SSH renegotiation is a common cause of issues. In addition of it being prone to bugs, there also seems to be a disagreement on whether the SSH specification allows SSH data packets to be transmitted while a renegotiation is in progress. In most common contemporary SSH clients including of OpenSSH, WinSCP, Filezilla and PuTTY's psftp.exe, this is allowed, while in very old versions of OpenSSH and in SSH.NET (SSH-2.0-Renci.SshNet.SshClient.0.0.1) it is not.
JSCH seems to be a special case, because even though it does allow those packets, there seem to be a bug in their implementation that occasionally leads to hung connection (we have investigated this last year and it appears to occur when the client-side SSH window size happens to be lower than 32KB at the time of reexchange), which is consistent with your results.
However, this also means that the key exchange algorithm in use is not the cause, so forcing a specific scheme is not going to help. For example, the latest beta of SSH.NET (Renci) supports curve25519-sha256@libssh.org, but still fails during renegotiation with the following error:
Unhandled exception.

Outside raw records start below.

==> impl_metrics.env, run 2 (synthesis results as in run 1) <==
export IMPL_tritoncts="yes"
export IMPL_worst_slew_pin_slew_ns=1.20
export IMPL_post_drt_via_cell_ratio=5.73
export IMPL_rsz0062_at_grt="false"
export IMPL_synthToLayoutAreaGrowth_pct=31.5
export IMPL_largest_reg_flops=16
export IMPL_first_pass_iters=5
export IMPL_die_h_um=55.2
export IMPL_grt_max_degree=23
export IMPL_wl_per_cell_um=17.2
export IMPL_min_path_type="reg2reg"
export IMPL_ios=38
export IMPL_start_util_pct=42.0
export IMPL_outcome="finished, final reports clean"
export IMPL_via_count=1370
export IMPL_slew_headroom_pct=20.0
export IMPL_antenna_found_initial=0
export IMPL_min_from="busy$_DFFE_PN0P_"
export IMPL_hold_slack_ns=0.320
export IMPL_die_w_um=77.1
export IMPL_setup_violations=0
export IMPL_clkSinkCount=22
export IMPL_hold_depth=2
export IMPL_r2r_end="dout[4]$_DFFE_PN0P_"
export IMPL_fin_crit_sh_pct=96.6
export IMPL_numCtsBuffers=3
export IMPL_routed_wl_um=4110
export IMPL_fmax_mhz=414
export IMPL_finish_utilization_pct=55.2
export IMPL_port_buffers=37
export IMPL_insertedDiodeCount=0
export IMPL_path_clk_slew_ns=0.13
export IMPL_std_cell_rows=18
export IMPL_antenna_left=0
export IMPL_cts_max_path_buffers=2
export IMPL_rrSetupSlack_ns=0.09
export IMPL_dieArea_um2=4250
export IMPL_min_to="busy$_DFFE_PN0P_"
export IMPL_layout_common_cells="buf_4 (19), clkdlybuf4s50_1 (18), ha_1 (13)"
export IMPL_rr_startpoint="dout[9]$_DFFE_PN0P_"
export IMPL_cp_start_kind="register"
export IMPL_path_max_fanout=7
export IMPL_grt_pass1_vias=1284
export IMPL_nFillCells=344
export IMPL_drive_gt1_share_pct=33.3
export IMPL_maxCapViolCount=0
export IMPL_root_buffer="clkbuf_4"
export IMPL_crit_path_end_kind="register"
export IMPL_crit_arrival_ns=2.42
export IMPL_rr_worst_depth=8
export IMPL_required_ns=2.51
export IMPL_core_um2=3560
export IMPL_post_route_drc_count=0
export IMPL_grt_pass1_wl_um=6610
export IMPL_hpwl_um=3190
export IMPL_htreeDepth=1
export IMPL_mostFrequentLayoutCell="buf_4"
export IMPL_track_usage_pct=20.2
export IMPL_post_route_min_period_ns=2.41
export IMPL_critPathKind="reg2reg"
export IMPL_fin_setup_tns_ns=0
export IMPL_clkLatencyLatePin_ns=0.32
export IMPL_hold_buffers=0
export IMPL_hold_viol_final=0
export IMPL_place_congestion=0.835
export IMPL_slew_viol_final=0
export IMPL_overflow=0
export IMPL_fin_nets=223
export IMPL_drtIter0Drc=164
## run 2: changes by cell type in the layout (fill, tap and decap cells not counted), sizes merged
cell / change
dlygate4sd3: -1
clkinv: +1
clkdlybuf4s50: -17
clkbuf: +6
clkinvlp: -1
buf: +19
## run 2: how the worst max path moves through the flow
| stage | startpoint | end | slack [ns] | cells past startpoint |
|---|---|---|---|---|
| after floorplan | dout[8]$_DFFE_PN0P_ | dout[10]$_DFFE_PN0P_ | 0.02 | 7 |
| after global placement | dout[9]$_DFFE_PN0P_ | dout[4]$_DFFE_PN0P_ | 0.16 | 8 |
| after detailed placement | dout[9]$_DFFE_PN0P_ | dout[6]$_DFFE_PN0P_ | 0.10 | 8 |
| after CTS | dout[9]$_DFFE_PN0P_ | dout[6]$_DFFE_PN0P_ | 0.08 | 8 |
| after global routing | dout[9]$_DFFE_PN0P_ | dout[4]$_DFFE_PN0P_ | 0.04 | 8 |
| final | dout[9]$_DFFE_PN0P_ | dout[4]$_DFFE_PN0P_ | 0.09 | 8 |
File: src/rtl/seven_seg_scanner_pkg.sv
// Shared constants for the 7-segment scanner: segment vector width and the
// active-low segment patterns, ordered {g,f,e,d,c,b,a}.
package seven_seg_scanner_pkg;

  localparam int unsigned SegWidth = 7;

  localparam logic [SegWidth-1:0] SegOff  = 7'h7F;
  localparam logic [SegWidth-1:0] SegDash = 7'b0111111;

  localparam logic [SegWidth-1:0] SegZero  = 7'b1000000;
  localparam logic [SegWidth-1:0] SegOne   = 7'b1111001;
  localparam logic [SegWidth-1:0] SegTwo   = 7'b0100100;
  localparam logic [SegWidth-1:0] SegThree = 7'b0110000;
  localparam logic [SegWidth-1:0] SegFour  = 7'b0011001;
  localparam logic [SegWidth-1:0] SegFive  = 7'b0010010;
  localparam logic [SegWidth-1:0] SegSix   = 7'b0000010;
  localparam logic [SegWidth-1:0] SegSeven = 7'b1111000;
  localparam logic [SegWidth-1:0] SegEight = 7'b0000000;
  localparam logic [SegWidth-1:0] SegNine  = 7'b0010000;

endpackage

File: src/rtl/seven_seg_decoder.sv
// Combinational digit-code to active-low segment decoder; codes >= 10 show a dash.
module seven_seg_decoder
  import seven_seg_scanner_pkg::*;
#(
  parameter int unsigned NUMBER_OF_BITS = 4
) (
  input  logic [NUMBER_OF_BITS-1:0] code,
  output logic [SegWidth-1:0]       segments
);

  // Map the zero-extended code so any digit width decodes the same way
  always_comb begin
    segments = SegDash;
    case (32'(code))
      32'd0:   segments = SegZero;
      32'd1:   segments = SegOne;
      32'd2:   segments = SegTwo;
      32'd3:   segments = SegThree;
      32'd4:   segments = SegFour;
      32'd5:   segments = SegFive;
      32'd6:   segments = SegSix;
      32'd7:   segments = SegSeven;
      32'd8:   segments = SegEight;
      32'd9:   segments = SegNine;
      default: segments = SegDash;
    endcase
  end

endmodule

File: src/rtl/seven_seg_scanner.sv
// Time-multiplexed common-anode 7-segment scanner. Digits are captured once per
// frame, each slot starts with a blanking window, and leading zeros can be hidden.
module seven_seg_scanner
  import seven_seg_scanner_pkg::*;
#(
  parameter int unsigned NUM_DIGITS     = 4,
  parameter int unsigned NUMBER_OF_BITS = 4,
  parameter int unsigned REFRESH_DIV    = 100000,
  parameter int unsigned BLANK_CYCLES   = 1000,
  parameter int unsigned LZ_BLANK       = 1
) (
  input  logic                               clk,
  input  logic                               rst,
  input  logic                               enable,
  input  logic [NUM_DIGITS*NUMBER_OF_BITS-1:0] digits,
  input  logic [NUM_DIGITS-1:0]              dp_in,
  output logic [NUM_DIGITS-1:0]              anode,
  output logic [SegWidth-1:0]                segments,
  output logic                               dp_out,
  output logic                               frame_tick
);

  localparam int unsigned PW = (REFRESH_DIV > 1) ? $clog2(REFRESH_DIV) : 1;
  localparam int unsigned SW = (NUM_DIGITS > 1) ? $clog2(NUM_DIGITS) : 1;
  localparam int unsigned DW = NUM_DIGITS * NUMBER_OF_BITS;

  logic [PW-1:0]             p_q, p_d;
  logic [SW-1:0]             s_q, s_d;
  logic [DW-1:0]             snap_digits_q;
  logic [NUM_DIGITS-1:0]     snap_dp_q;
  logic                      snap_load;

  logic [NUM_DIGITS-1:0]     anode_d;
  logic [SegWidth-1:0]       segments_d;
  logic                      dp_d;
  logic                      tick_d;

  logic [NUMBER_OF_BITS-1:0] cur_digit;
  logic [SegWidth-1:0]       dec_segments;
  logic [NUM_DIGITS-1:0]     zero_from;
  logic                      zero_acc;
  logic                      blank;
  logic                      suppress;

  // Prescaler/slot advance; disabled scanning parks at slot 0 with a live snapshot
  always_comb begin
    p_d       = p_q;
    s_d       = s_q;
    snap_load = 1'b0;
    if (!enable) begin
      p_d       = '0;
      s_d       = '0;
      snap_load = 1'b1;
    end else if (p_q == PW'(REFRESH_DIV - 1)) begin
      p_d = '0;
      if (s_q == SW'(NUM_DIGITS - 1)) begin
        s_d       = '0;
        snap_load = 1'b1;
      end else begin
        s_d = s_q + 1'b1;
      end
    end else begin
      p_d = p_q + 1'b1;
    end
  end

  // Scan state and frame-coherent snapshot
  always_ff @(posedge clk or negedge rst) begin
    if (!rst) begin
      p_q           <= '0;
      s_q           <= '0;
      snap_digits_q <= '0;
      snap_dp_q     <= '0;
    end else begin
      p_q <= p_d;
      s_q <= s_d;
      if (snap_load) begin
        snap_digits_q <= digits;
        snap_dp_q     <= dp_in;
      end
    end
  end

  assign cur_digit = snap_digits_q[s_q*NUMBER_OF_BITS +: NUMBER_OF_BITS];

  seven_seg_decoder #(
    .NUMBER_OF_BITS(NUMBER_OF_BITS)
  ) u_decoder (
    .code    (cur_digit),
    .segments(dec_segments)
  );

  // zero_from[k] is set when snapshot digits k..NUM_DIGITS-1 are all zero
  always_comb begin
    zero_acc  = 1'b1;
    zero_from = '0;
    for (int k = NUM_DIGITS - 1; k >= 0; k--) begin
      zero_acc     = zero_acc & (snap_digits_q[k*NUMBER_OF_BITS +: NUMBER_OF_BITS] == '0);
      zero_from[k] = zero_acc;
    end
  end

  assign blank    = 32'(p_q) < BLANK_CYCLES;
  assign suppress = (LZ_BLANK != 0) && (s_q != '0) && zero_from[s_q];

  // Next output values from the current scan state
  always_comb begin
    anode_d    = '1;
    segments_d = SegOff;
    dp_d       = 1'b1;
    tick_d     = 1'b0;
    if (enable) begin
      tick_d = (p_q == '0) && (s_q == '0);
      if (!blank && !suppress) begin
        anode_d    = ~(NUM_DIGITS'(1) << s_q);
        segments_d = dec_segments;
        dp_d       = ~snap_dp_q[s_q];
      end
    end
  end

  // Registered outputs, one cycle behind the scan state
  always_ff @(posedge clk or negedge rst) begin
    if (!rst) begin
      anode      <= '1;
      segments   <= SegOff;
      dp_out     <= 1'b1;
      frame_tick <= 1'b0;
    end else begin
      anode      <= anode_d;
      segments   <= segments_d;
      dp_out     <= dp_d;
      frame_tick <= tick_d;
    end
  end

endmodule
File: config.mk
export PLATFORM = sky130hd
export DESIGN_NAME = seven_seg_scanner
export DESIGN_NICKNAME = d
export VERILOG_FILES = /design/src/rtl/seven_seg_scanner_pkg.sv /design/src/rtl/seven_seg_decoder.sv /design/src/rtl/seven_seg_scanner.sv
export SDC_FILE = /design/constraint.sdc
export NUM_CORES = 1
export LEC_CHECK = 0
export ABC_AREA = 1
export CORE_UTILIZATION = 50
export DETAILED_ROUTE_END_ITERATION = 10
export PLACE_DENSITY = 0.73
export SYNTH_ARGS = -nofsm -noshare
export SYNTH_HDL_FRONTEND = slang
export SYNTH_SLANG_ARGS = --single-unit
File: constraint.sdc
create_clock -name clk -period 4.3 [get_ports clk]
set_input_delay 0.86 -clock clk [delete_from_list [all_inputs] [get_ports clk]]
set_output_delay 0.86 -clock clk [all_outputs]
set_load 0.02 [all_outputs]
==> results.toml <==
[setup_path]
cp-end-kind = "flip-flop"
startpoint_type = "primary input"
crit_start = "enable"
critPathArrivalTime_ns = 2.86
r2r-start = "p_q[0]$_DFF_PN0_"
worstPathMaxFanout = 21
criticalPathCategory = "primary input to flip-flop"
required_ns = 4.49

[floorplan]
fp-row-count = 27
fp.dieArea_mm2 = 0.00598
core_mm2 = 0.00547
start_util_pct = 51.9
die-width_um = 77.4
io_pins = 36
fp.dieH_um = 77.4

[logic_synthesis]
ys.flop_type = "dfrtp_1"
synth_nets = 408
ys_seq_area_share_pct = 46.4
avgSynthCellArea_um2 = 7.59
synth_edf_count = 0
async_reset_ff_share_pct = 100
ys_types = 29
netlist_instances = 374
synth_area_mm2 = 0.00284
yosys_warnings = 0
ys_seq_elements = 52

[timing]
setup_viol = 0
finClkSkew_ns = 0.00698
worst_pin_slew_ns = 1.11
fin_crit_ns = 2.67
hold_violations = 0
rsz0062_at_grt = "false"
slew_headroom_pct = 26.1
drv_slew = 0
fin_crit_sh_pct = 62.0
maxClockFrequency_ghz = 0.375
finalSetupTns_ns = 0

[global_routing]
grt_overflow = 0
grtUsageTotal_pct = 21.8
grt_max_degree = 53
grt_pass1_wl_um = 10300
grt_pass1_vias = 2169
grt_antenna_before_repair = 0

[pwr]
p_int_w = 0.000766
peakVddDrop_mv = 0.165
powerDensity_mw_per_mm2 = 333
p_sw_share_pct = 30.9
power.sequential.fraction_pct = 50.5
p_leak_nw = 1.56
p_clk_share_pct = 27.9
p_comb_share_pct = 21.6
p_switching_w = 0.000342

[clock_network]
post_cts_resized = 0
cts_hold_buf = 0
cts-root-buf = "clkbuf_8"
cts_buffer_depth = 2
cts_tree = "yes"
cts_sinks = 52
cts_max_level = 2
cts_setup_buffers = 0
numCtsBuffers = 5
clkTransAtPathRegs_ns = 0.09
clk_latency_ns = 0.30

[detailed_routing]
drt-initial-drc-count = 155
ant_nets = 0
drc = 0
drt_pre_antenna_iters = 5
via_per_inst = 5.03
wl_um = 5890
dr_total_vias = 2403
routedWlPerCell_um = 12.3

[job]
cap_violations = 0

[status]
status = "complete, no violations"

[final_layout]
area_growth_syn_to_layout_pct = 17.0
n_antenna_cell = 0
layout_common_cells = "nand2_1, nor2_1, nand3_1"
final_cells = 478
final_layout_size_suffix_gt1_share_pct = 7.14
layout.nets = 439
final_common_cell = "nand2_1"
design_area_mm2 = 0.00332
post-route-util_pct = 60.7

[worst_hold_path]
hp-start = "snap_dp_q[0]$_DFFE_PN0P_"
hp-class = "flip-flop to flip-flop"

[place]
finalWeightedCongestion = 0.862
place_inst = 470
placed_cell_area_mm2 = 0.00322
portBuffers = 35
dp_hpwl_um = 4270
## cell type report
| class | instances | area, um2 |
|---|---|---|
| Clock buffer | 7 | 97.6 |
| Timing Repair Buffer | 36 | 353 |
| Multi-Input combinational cell | 280 | 1350 |
| Sequential cell | 52 | 1320 |
| Fill cell | 526 | 2150 |
| Tap cell | 72 | 90.1 |
| Clock inverter | 1 | 5.00 |
| Inverter | 30 | 113 |
## worst max-delay path, stage by stage
cell             delay [ns]
clkdlybuf4s50_1        0.49
inv_1                  0.35
or2_2                  0.43
nand2_1                0.48
nand2_1                0.18
nand2_1                0.06
## stage by stage
| stage | total power [W] | setup WS [ns] | hold WS, ns |
|---|---|---|---|
| 2_1_floorplan | 0.000732 | 2.64 | 0.437 |
| 3_3_place_gp | 0.000802 | 1.33 | 0.450 |
| 3_5_place_dp | 0.000808 | 1.27 | 0.455 |
| 4_1_cts | 0.00112 | 1.60 | 0.478 |
| 5_1_grt | 0.00118 | 1.36 | 0.508 |
| 6_report | 0.00111 | 1.63 | 0.479 |
## power groups by stage
stage                     clock network, W  logic, W  registers, W
after floorplan                          0  0.000177      0.000555
after global placement                   0  0.000234      0.000568
after detailed placement                 0  0.000240      0.000568
after CTS                         0.000317  0.000241      0.000559
after global routing              0.000336  0.000279      0.000566
final                             0.000309  0.000239      0.000559
## routing by layer
| layer | up-vias | track usage (%) | part of all wire (%) | routed length, um |
|---|---|---|---|---|
| li1 | 1243 | - | - | - |
| met2 | 56 | 32.5 | 44 | 2600 |
| met4 | 0 | 6.79 | 1.1 | 62 |
| met3 | 6 | 3.76 | 3.9 | 232 |
| met5 | - | 0 | 0 | 0 |
| met1 | 1098 | 32.4 | 51 | 2990 |
## cell families (layout without fill, tap and decap cells)
logic type / after synthesis / after routing / synth area share, %
simple gates: 252 / 252 / 38.1
flops: 52 / 52 / 46.4
buf+inv: 42 / 74 / 6.17
fa+ha+maj: 11 / 11 / 4.85
compound gates: 9 / 9 / 2.03
xor+xnor: 8 / 8 / 2.47
## final timing paths
check                                          endpoint  slack (ns)  cells past startpoint
setup / recovery           snap_digits_q[9]$_DFFE_PN0P_        1.63                      6
hold / removal                 snap_dp_q[0]$_DFFE_PN0P_        0.48                      2
setup reg to reg           snap_digits_q[9]$_DFFE_PN0P_        2.11                      9
hold reg to reg                snap_dp_q[0]$_DFFE_PN0P_        0.48                      2
max in group asynchronous              p_q[1]$_DFF_PN0_        2.87                      1
min in group asynchronous             p_q[11]$_DFF_PN0_        0.76                      1
## Yosys cell counts, types with 2 or more instances
cell type	count	area (um2)
clkbuf_1	2	7.51
buf_2	8	40.0
a21oi_1	3	15.0
xnor2_1	2	17.5
xor2_1	6	52.6
nor2_1	57	214
ha_1	11	138
nand2_2	2	12.5
o21ai_0	4	20.0
dfrtp_1	40	1000
nor3_1	4	20.0
inv_1	29	109
nand3_1	52	260
dfstp_2	12	315
nand2_1	118	443
or2_2	2	12.5
nand4_1	10	62.6
## registers in the layout, indices dropped and copies added, names as in the netlist
| signal | cells |
|---|---|
| anode | 4 |
| dp_out | 1 |
| snap_digits_q | 16 |
| frame_tick | 1 |
| snap_dp_q | 4 |
| p_q | 17 |
| segments | 7 |
| s_q | 2 |
Power figures use the tool's default switching activity.
[config.mk]
export PLATFORM = sky130hd
export DESIGN_NAME = accum_window_drain
export DESIGN_NICKNAME = d
export VERILOG_FILES = /design/src/rtl/accum_window_drain.sv
export SDC_FILE = /design/constraint.sdc
export NUM_CORES = 1
export LEC_CHECK = 0
export ABC_CLOCK_PERIOD_IN_PS = 3200
export BUFFER_PORTS_ARGS = -buffer_cell sky130_fd_sc_hd__buf_2
export CAP_MARGIN = 10
export CORE_UTILIZATION = 57
export CTS_BUF_LIST = sky130_fd_sc_hd__clkbuf_8
export CTS_CLUSTER_DIAMETER = 150
export DETAILED_ROUTE_END_ITERATION = 10
export GPL_TIMING_DRIVEN = 0
export PLACE_DENSITY = 0.79
export SETUP_SLACK_MARGIN = 0.02
export SLEW_MARGIN = 20
export SYNTH_ARGS = -nofsm -noshare
export SYNTH_HDL_FRONTEND = slang
export SYNTH_SLANG_ARGS = --single-unit
[constraint.sdc]
create_clock -name clk -period 3.2 [get_ports clk]
set_input_delay 0.64 -clock clk [delete_from_list [all_inputs] [get_ports clk]]
set_output_delay 0.64 -clock clk [all_outputs]
set_load 0.01 [all_outputs]
[src/rtl/conv_seq_ctrl_if.sv]
// Control/stream handshake bundle between the convolution sequencer
// and the surrounding memories, datapath and output consumer.
interface conv_seq_ctrl_if #(
  parameter int AW = 7
) ();
  logic          conv_start;
  logic          m_ready_y;
  logic [AW-1:0] load_xaddr_val;
  logic          en_pline_stages;
  logic          m_valid_y;
  logic          conv_done;
  logic          busy;

  modport slave (
    input  conv_start,
    input  m_ready_y,
    output load_xaddr_val,
    output en_pline_stages,
    output m_valid_y,
    output conv_done,
    output busy
  );

  modport master (
    output conv_start,
    output m_ready_y,
    input  load_xaddr_val,
    input  en_pline_stages,
    input  m_valid_y,
    input  conv_done,
    input  busy
  );
endinterface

Renci.SshNet.Common.SshException: Message type 94 is not valid in the current context.
at Renci.SshNet.Sftp.SftpFileReader.Read()
at Renci.SshNet.SftpClient.InternalDownloadFile(String path, Stream output, SftpDownloadAsyncResult asyncResult, Action`1 downloadCallback)
at Renci.SshNet.SftpClient.DownloadFile(String path, Stream output, Action`1 downloadCallback)
(Message type 94 is SSH_MSG_CHANNEL_DATA
, an SSH data packet.)
We already have a workaround for older SSH clients that disables data transfer during SSH negotiation. We'll try enabling this by default for JSCH and Renci as well, which would hopefully resolve the problem. I'll mail you a link to a hotfix shortly.
Disabling renegotiation by setting MaxSessionTransferredBytes
could slightly weaken integrity (and to a lesser extent confidentiality) of the SSH session, although only a bit unless you are going to transfer tens of gigabytes over a single session.